┌─ EXERCISE DATA

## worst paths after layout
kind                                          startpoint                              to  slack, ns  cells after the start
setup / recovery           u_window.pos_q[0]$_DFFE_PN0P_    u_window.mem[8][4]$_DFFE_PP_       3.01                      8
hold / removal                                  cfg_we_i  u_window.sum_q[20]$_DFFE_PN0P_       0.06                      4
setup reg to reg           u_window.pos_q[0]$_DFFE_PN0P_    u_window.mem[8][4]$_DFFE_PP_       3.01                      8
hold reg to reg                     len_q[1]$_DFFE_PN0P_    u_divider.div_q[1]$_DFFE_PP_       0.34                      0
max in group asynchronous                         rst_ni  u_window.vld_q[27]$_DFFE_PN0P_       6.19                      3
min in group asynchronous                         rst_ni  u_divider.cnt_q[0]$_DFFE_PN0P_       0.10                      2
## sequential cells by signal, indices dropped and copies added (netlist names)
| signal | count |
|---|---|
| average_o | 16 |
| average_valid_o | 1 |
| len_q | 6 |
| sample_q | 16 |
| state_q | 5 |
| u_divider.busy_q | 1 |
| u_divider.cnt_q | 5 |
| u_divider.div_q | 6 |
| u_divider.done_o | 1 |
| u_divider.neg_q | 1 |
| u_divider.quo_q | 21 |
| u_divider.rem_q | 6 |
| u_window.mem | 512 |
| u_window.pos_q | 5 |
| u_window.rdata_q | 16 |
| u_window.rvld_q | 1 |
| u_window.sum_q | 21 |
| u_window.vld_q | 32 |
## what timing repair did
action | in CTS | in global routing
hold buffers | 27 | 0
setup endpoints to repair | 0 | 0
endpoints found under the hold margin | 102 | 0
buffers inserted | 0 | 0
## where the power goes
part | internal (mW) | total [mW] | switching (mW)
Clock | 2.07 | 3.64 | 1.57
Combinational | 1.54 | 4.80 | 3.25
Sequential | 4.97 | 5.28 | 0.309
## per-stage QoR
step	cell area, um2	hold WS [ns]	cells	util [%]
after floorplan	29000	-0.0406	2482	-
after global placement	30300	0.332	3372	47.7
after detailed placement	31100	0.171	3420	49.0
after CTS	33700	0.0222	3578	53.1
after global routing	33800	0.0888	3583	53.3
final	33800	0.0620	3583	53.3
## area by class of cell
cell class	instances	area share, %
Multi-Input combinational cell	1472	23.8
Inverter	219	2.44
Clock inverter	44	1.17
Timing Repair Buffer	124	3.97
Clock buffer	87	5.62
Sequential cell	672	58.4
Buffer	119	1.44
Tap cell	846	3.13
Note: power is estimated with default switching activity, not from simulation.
## src/sv/mdo_pkg.sv

```systemverilog
// shared types and constants for the motion difference overlay pipeline
package mdo_pkg;

   localparam int unsigned PIX_W   = 8;
   localparam int unsigned ALPHA_W = 9;
   localparam int unsigned DIFF_W  = PIX_W + 1;
   localparam int unsigned PROD_W  = PIX_W + ALPHA_W;
   localparam int unsigned IDX_W   = 8;

   localparam logic [ALPHA_W-1:0] ALPHA_ONE   = ALPHA_W'(256);
   localparam logic [ALPHA_W-1:0] ALPHA_RESET = ALPHA_W'(128);
   localparam logic [PIX_W-1:0]   THR_RESET   = '0;
   localparam logic [PROD_W-1:0]  ROUND_HALF  = PROD_W'(128);

   // configuration register indexes
   localparam logic [IDX_W-1:0] REG_DEADZONE = IDX_W'(0);
   localparam logic [IDX_W-1:0] REG_ALPHA    = IDX_W'(1);

   typedef struct packed {
      logic [PIX_W-1:0]   deadzone_threshold;
      logic [ALPHA_W-1:0] alpha;               // already clamped to 0..256
   } cfg_type;

   typedef struct packed {
      logic [PIX_W-1:0] blue;
      logic [PIX_W-1:0] green;
      logic [PIX_W-1:0] red;
   } bgr_type;

   // result of the difference stage
   typedef struct packed {
      logic                     motion;
      logic                     neg;
      logic [PIX_W-1:0]         mag;
      logic signed [DIFF_W-1:0] diff;
      bgr_type                  base;
      logic                     eof;
   } diff_type;

endpackage

```

## src/sv/mdo_if.sv

```systemverilog
// request, response and register write channel interfaces
interface mdo_req_if;
   logic             valid;
   logic             ready;
   logic [7:0]       prev_luma;
   logic [7:0]       curr_luma;
   logic [7:0]       base_blue;
   logic [7:0]       base_green;
   logic [7:0]       base_red;
   logic             end_of_frame;

   modport source (output valid, prev_luma, curr_luma, base_blue, base_green, base_red,
                   end_of_frame, input ready);
   modport sink (input valid, prev_luma, curr_luma, base_blue, base_green, base_red,
                 end_of_frame, output ready);
endinterface

interface mdo_rsp_if;
   logic              valid;
   logic              ready;
   logic signed [8:0] motion_diff;
   logic [7:0]        out_blue;
   logic [7:0]        out_green;
   logic [7:0]        out_red;
   logic              last_pixel;

   modport source (output valid, motion_diff, out_blue, out_green, out_red, last_pixel,
                   input ready);
   modport sink (input valid, motion_diff, out_blue, out_green, out_red, last_pixel,
                 output ready);
endinterface

interface mdo_csr_if;
   logic       valid;
   logic       ready;
   logic [7:0] index;
   logic [8:0] wdata;

   modport source (output valid, index, wdata, input ready);
   modport sink (input valid, index, wdata, output ready);
endinterface

```

## src/sv/mdo_csr.sv

```systemverilog
// configuration registers: deadzone threshold and clamped blend alpha
module mdo_csr (
   input  logic             clock,
   input  logic             reset,
   mdo_csr_if.sink          csr_chan,
   output mdo_pkg::cfg_type cfg
);
   import mdo_pkg::*;

   cfg_type cfg_ff;
   cfg_type cfg_in;

   assign csr_chan.ready = 1'b1;

   // register decode, alpha saturates at full scale
   always_comb begin
      cfg_in = cfg_ff;
      if (csr_chan.valid) begin
         unique case (csr_chan.index)
            REG_DEADZONE: cfg_in.deadzone_threshold = csr_chan.wdata[PIX_W-1:0];
            REG_ALPHA: begin
               cfg_in.alpha = (csr_chan.wdata > ALPHA_ONE) ? ALPHA_ONE : csr_chan.wdata;
            end
            default: cfg_in = cfg_ff;
         endcase
      end
   end

   always_ff @(posedge clock) begin
      if (reset) begin
         cfg_ff.deadzone_threshold <= THR_RESET;
         cfg_ff.alpha              <= ALPHA_RESET;
      end else begin
         cfg_ff <= cfg_in;
      end
   end

   assign cfg = cfg_ff;

endmodule

```

## src/sv/mdo_diff.sv

```systemverilog
// first stage: signed luma difference and deadzone
module mdo_diff (
   input  logic              clock,
   input  logic              reset,
   input  mdo_pkg::cfg_type  cfg,
   mdo_req_if.sink           req_chan,
   output logic              diff_valid,
   input  logic              diff_ready,
   output mdo_pkg::diff_type diff_data
);
   import mdo_pkg::*;

   logic                     valid_ff;
   diff_type                 data_ff;
   diff_type                 data_in;
   logic signed [DIFF_W-1:0] delta;
   logic [PIX_W-1:0]         mag;

   assign req_chan.ready = !valid_ff || diff_ready;

   // magnitude and deadzone test
   always_comb begin
      delta = $signed({1'b0, req_chan.curr_luma}) - $signed({1'b0, req_chan.prev_luma});
      mag   = delta[DIFF_W-1] ? PIX_W'(-delta) : delta[PIX_W-1:0];
      data_in.motion     = mag > cfg.deadzone_threshold;
      data_in.neg        = delta[DIFF_W-1];
      data_in.mag        = mag;
      data_in.diff       = data_in.motion ? delta : '0;
      data_in.base.blue  = req_chan.base_blue;
      data_in.base.green = req_chan.base_green;
      data_in.base.red   = req_chan.base_red;
      data_in.eof        = req_chan.end_of_frame;
   end

   // stage valid bit
   always_ff @(posedge clock) begin
      if (reset) begin
         valid_ff <= 1'b0;
      end else if (req_chan.ready) begin
         valid_ff <= req_chan.valid;
      end
   end

   // stage payload
   always_ff @(posedge clock) begin
      if (req_chan.valid && req_chan.ready) begin
         data_ff <= data_in;
      end
   end

   assign diff_valid = valid_ff;
   assign diff_data  = data_ff;

endmodule

```

## src/sv/mdo_blend.sv

```systemverilog
// second and third stages: weighted products, then round and select
module mdo_blend (
   input  logic              clock,
   input  logic              reset,
   input  mdo_pkg::cfg_type  cfg,
   input  logic              diff_valid,
   output logic              diff_ready,
   input  mdo_pkg::diff_type diff_data,
   mdo_rsp_if.source         rsp_chan
);
   import mdo_pkg::*;

   // product stage
   logic                     p_valid_ff;
   logic                     p_ready;
   logic [PROD_W-1:0]        pb_base_ff, pg_base_ff, pr_base_ff, p_ov_ff;
   logic [PROD_W-1:0]        pb_base_in, pg_base_in, pr_base_in, p_ov_in;
   logic                     p_motion_ff, p_neg_ff, p_eof_ff;
   logic signed [DIFF_W-1:0] p_diff_ff;
   bgr_type                  p_base_ff;
   logic [ALPHA_W-1:0]       alpha_inv;

   // output stage
   logic                     o_valid_ff;
   logic                     o_ready;
   logic signed [DIFF_W-1:0] o_diff_ff;
   bgr_type                  o_pix_ff;
   bgr_type                  o_pix_in;
   logic                     o_eof_ff;
   logic [PROD_W-1:0]        sum_b, sum_g, sum_r;

   assign o_ready    = !o_valid_ff || rsp_chan.ready;
   assign p_ready    = !p_valid_ff || o_ready;
   assign diff_ready = p_ready;

   // base and overlay weights, one product each
   always_comb begin
      alpha_inv  = ALPHA_ONE - cfg.alpha;
      pb_base_in = PROD_W'(diff_data.base.blue) * PROD_W'(alpha_inv);
      pg_base_in = PROD_W'(diff_data.base.green) * PROD_W'(alpha_inv);
      pr_base_in = PROD_W'(diff_data.base.red) * PROD_W'(alpha_inv);
      p_ov_in    = PROD_W'(diff_data.mag) * PROD_W'(cfg.alpha);
   end

   always_ff @(posedge clock) begin
      if (reset) begin
         p_valid_ff <= 1'b0;
      end else if (p_ready) begin
         p_valid_ff <= diff_valid;
      end
   end

   always_ff @(posedge clock) begin
      if (diff_valid && p_ready) begin
         pb_base_ff  <= pb_base_in;
         pg_base_ff  <= pg_base_in;
         pr_base_ff  <= pr_base_in;
         p_ov_ff     <= p_ov_in;
         p_motion_ff <= diff_data.motion;
         p_neg_ff    <= diff_data.neg;
         p_eof_ff    <= diff_data.eof;
         p_diff_ff   <= diff_data.diff;
         p_base_ff   <= diff_data.base;
      end
   end

   // overlay goes on blue for darker pixels, on red for brighter ones
   always_comb begin
      sum_b = pb_base_ff + (p_neg_ff ? p_ov_ff : '0) + ROUND_HALF;
      sum_g = pg_base_ff + ROUND_HALF;
      sum_r = pr_base_ff + (p_neg_ff ? '0 : p_ov_ff) + ROUND_HALF;
      if (p_motion_ff) begin
         o_pix_in.blue  = sum_b[PROD_W-2 -: PIX_W];
         o_pix_in.green = sum_g[PROD_W-2 -: PIX_W];
         o_pix_in.red   = sum_r[PROD_W-2 -: PIX_W];
      end else begin
         o_pix_in = p_base_ff;
      end
   end

   always_ff @(posedge clock) begin
      if (reset) begin
         o_valid_ff <= 1'b0;
      end else if (o_ready) begin
         o_valid_ff <= p_valid_ff;
      end
   end

   always_ff @(posedge clock) begin
      if (p_valid_ff && o_ready) begin
         o_pix_ff  <= o_pix_in;
         o_diff_ff <= p_diff_ff;
         o_eof_ff  <= p_eof_ff;
      end
   end

   assign rsp_chan.valid       = o_valid_ff;
   assign rsp_chan.motion_diff = o_diff_ff;
   assign rsp_chan.out_blue    = o_pix_ff.blue;
   assign rsp_chan.out_green   = o_pix_ff.green;
   assign rsp_chan.out_red     = o_pix_ff.red;
   assign rsp_chan.last_pixel  = o_eof_ff;

`ifndef SYNTHESIS
   // a stalled product stage keeps its request
   assert property (@(posedge clock) disable iff (reset)
      p_valid_ff && !o_ready |=> p_valid_ff && $stable(p_ov_ff) && $stable(p_diff_ff))
      else $error("product stage lost a stalled request");

   // a product stage request moves to the output register when it has room
   assert property (@(posedge clock) disable iff (reset)
      p_valid_ff && o_ready |=> o_valid_ff)
      else $error("product stage request dropped");

   // no motion means a zero difference is passed on
   assert property (@(posedge clock) disable iff (reset)
      p_valid_ff && o_ready && !p_motion_ff |=> o_diff_ff == '0)
      else $error("difference not zero on a passed-through pixel");

   // green carries no overlay so it never brightens
   assert property (@(posedge clock) disable iff (reset)
      p_valid_ff && o_ready |=> o_pix_ff.green <= $past(p_base_ff.green))
      else $error("green channel above its base value");
`endif

endmodule

```

## src/sv/motion_diff_overlay_pixel.sv

```systemverilog
// top level of the per-pixel motion difference overlay pipeline
//
//   channel   direction  handshake      contents
//   req_chan  in         valid/ready    prev/curr luma, base BGR, end of frame
//   rsp_chan  out        valid/ready    motion difference, blended BGR, last pixel
//   csr_chan  in         valid/ready    register index, write data (always ready)
//
// three register stages: difference and deadzone, weight products, round and select
// one request accepted per clock while the output is taken
// the weight multipliers of the product stage set the stage depth
// reset clears all valid bits, threshold to 0 and alpha to 128
// a stall on the response side backs up stage by stage; empty stages still fill
module motion_diff_overlay_pixel (
   input  logic     clock,
   input  logic     reset,
   mdo_req_if.sink  req_chan,
   mdo_rsp_if.source rsp_chan,
   mdo_csr_if.sink  csr_chan
);
   import mdo_pkg::*;

   cfg_type  cfg;
   logic     diff_valid;
   logic     diff_ready;
   diff_type diff_data;

   // configuration registers
   mdo_csr u_csr (
      .clock    (clock),
      .reset    (reset),
      .csr_chan (csr_chan),
      .cfg      (cfg)
   );

   // difference stage
   mdo_diff u_diff (
      .clock      (clock),
      .reset      (reset),
      .cfg        (cfg),
      .req_chan   (req_chan),
      .diff_valid (diff_valid),
      .diff_ready (diff_ready),
      .diff_data  (diff_data)
   );

   // blend stages
   mdo_blend u_blend (
      .clock      (clock),
      .reset      (reset),
      .cfg        (cfg),
      .diff_valid (diff_valid),
      .diff_ready (diff_ready),
      .diff_data  (diff_data),
      .rsp_chan   (rsp_chan)
   );

endmodule

```

## src/flat_wrapper.sv

```systemverilog
// flat-port wrapper written by rule: the top's interface ports become plain ports
module motion_diff_overlay_pixel_flat import mdo_pkg::*;
  (clock, reset, req_chan_valid, req_chan_prev_luma, req_chan_curr_luma, req_chan_base_blue, req_chan_base_green, req_chan_base_red, req_chan_end_of_frame, req_chan_ready, rsp_chan_valid, rsp_chan_motion_diff, rsp_chan_out_blue, rsp_chan_out_green, rsp_chan_out_red, rsp_chan_last_pixel, rsp_chan_ready, csr_chan_valid, csr_chan_index, csr_chan_wdata, csr_chan_ready);
  mdo_req_if req_chan_i ();
  mdo_rsp_if rsp_chan_i ();
  mdo_csr_if csr_chan_i ();
  input  logic clock;
  input  logic reset;
  input wire logic [$bits(req_chan_i.valid)-1:0] req_chan_valid;
  input wire logic [$bits(req_chan_i.prev_luma)-1:0] req_chan_prev_luma;
  input wire logic [$bits(req_chan_i.curr_luma)-1:0] req_chan_curr_luma;
  input wire logic [$bits(req_chan_i.base_blue)-1:0] req_chan_base_blue;
  input wire logic [$bits(req_chan_i.base_green)-1:0] req_chan_base_green;
  input wire logic [$bits(req_chan_i.base_red)-1:0] req_chan_base_red;
  input wire logic [$bits(req_chan_i.end_of_frame)-1:0] req_chan_end_of_frame;
  output wire logic [$bits(req_chan_i.ready)-1:0] req_chan_ready;
  output wire logic [$bits(rsp_chan_i.valid)-1:0] rsp_chan_valid;
  output wire logic [$bits(rsp_chan_i.motion_diff)-1:0] rsp_chan_motion_diff;
  output wire logic [$bits(rsp_chan_i.out_blue)-1:0] rsp_chan_out_blue;
  output wire logic [$bits(rsp_chan_i.out_green)-1:0] rsp_chan_out_green;
  output wire logic [$bits(rsp_chan_i.out_red)-1:0] rsp_chan_out_red;
  output wire logic [$bits(rsp_chan_i.last_pixel)-1:0] rsp_chan_last_pixel;
  input wire logic [$bits(rsp_chan_i.ready)-1:0] rsp_chan_ready;
  input wire logic [$bits(csr_chan_i.valid)-1:0] csr_chan_valid;
  input wire logic [$bits(csr_chan_i.index)-1:0] csr_chan_index;
  input wire logic [$bits(csr_chan_i.wdata)-1:0] csr_chan_wdata;
  output wire logic [$bits(csr_chan_i.ready)-1:0] csr_chan_ready;
  assign req_chan_i.valid = req_chan_valid;
  assign req_chan_i.prev_luma = req_chan_prev_luma;
  assign req_chan_i.curr_luma = req_chan_curr_luma;
  assign req_chan_i.base_blue = req_chan_base_blue;
  assign req_chan_i.base_green = req_chan_base_green;
  assign req_chan_i.base_red = req_chan_base_red;
  assign req_chan_i.end_of_frame = req_chan_end_of_frame;
  assign req_chan_ready = req_chan_i.ready;
  assign rsp_chan_valid = rsp_chan_i.valid;
  assign rsp_chan_motion_diff = rsp_chan_i.motion_diff;
  assign rsp_chan_out_blue = rsp_chan_i.out_blue;
  assign rsp_chan_out_green = rsp_chan_i.out_green;
  assign rsp_chan_out_red = rsp_chan_i.out_red;
  assign rsp_chan_last_pixel = rsp_chan_i.last_pixel;
  assign rsp_chan_i.ready = rsp_chan_ready;
  assign csr_chan_i.valid = csr_chan_valid;
  assign csr_chan_i.index = csr_chan_index;
  assign csr_chan_i.wdata = csr_chan_wdata;
  assign csr_chan_ready = csr_chan_i.ready;
  motion_diff_overlay_pixel u_core (.clock(clock), .reset(reset), .req_chan(req_chan_i), .rsp_chan(rsp_chan_i), .csr_chan(csr_chan_i));
endmodule
```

└─

Would you please filter the lines above and copy every one that includes "signal"?

## sequential cells by signal, indices dropped and copies added (netlist names)
| signal | count |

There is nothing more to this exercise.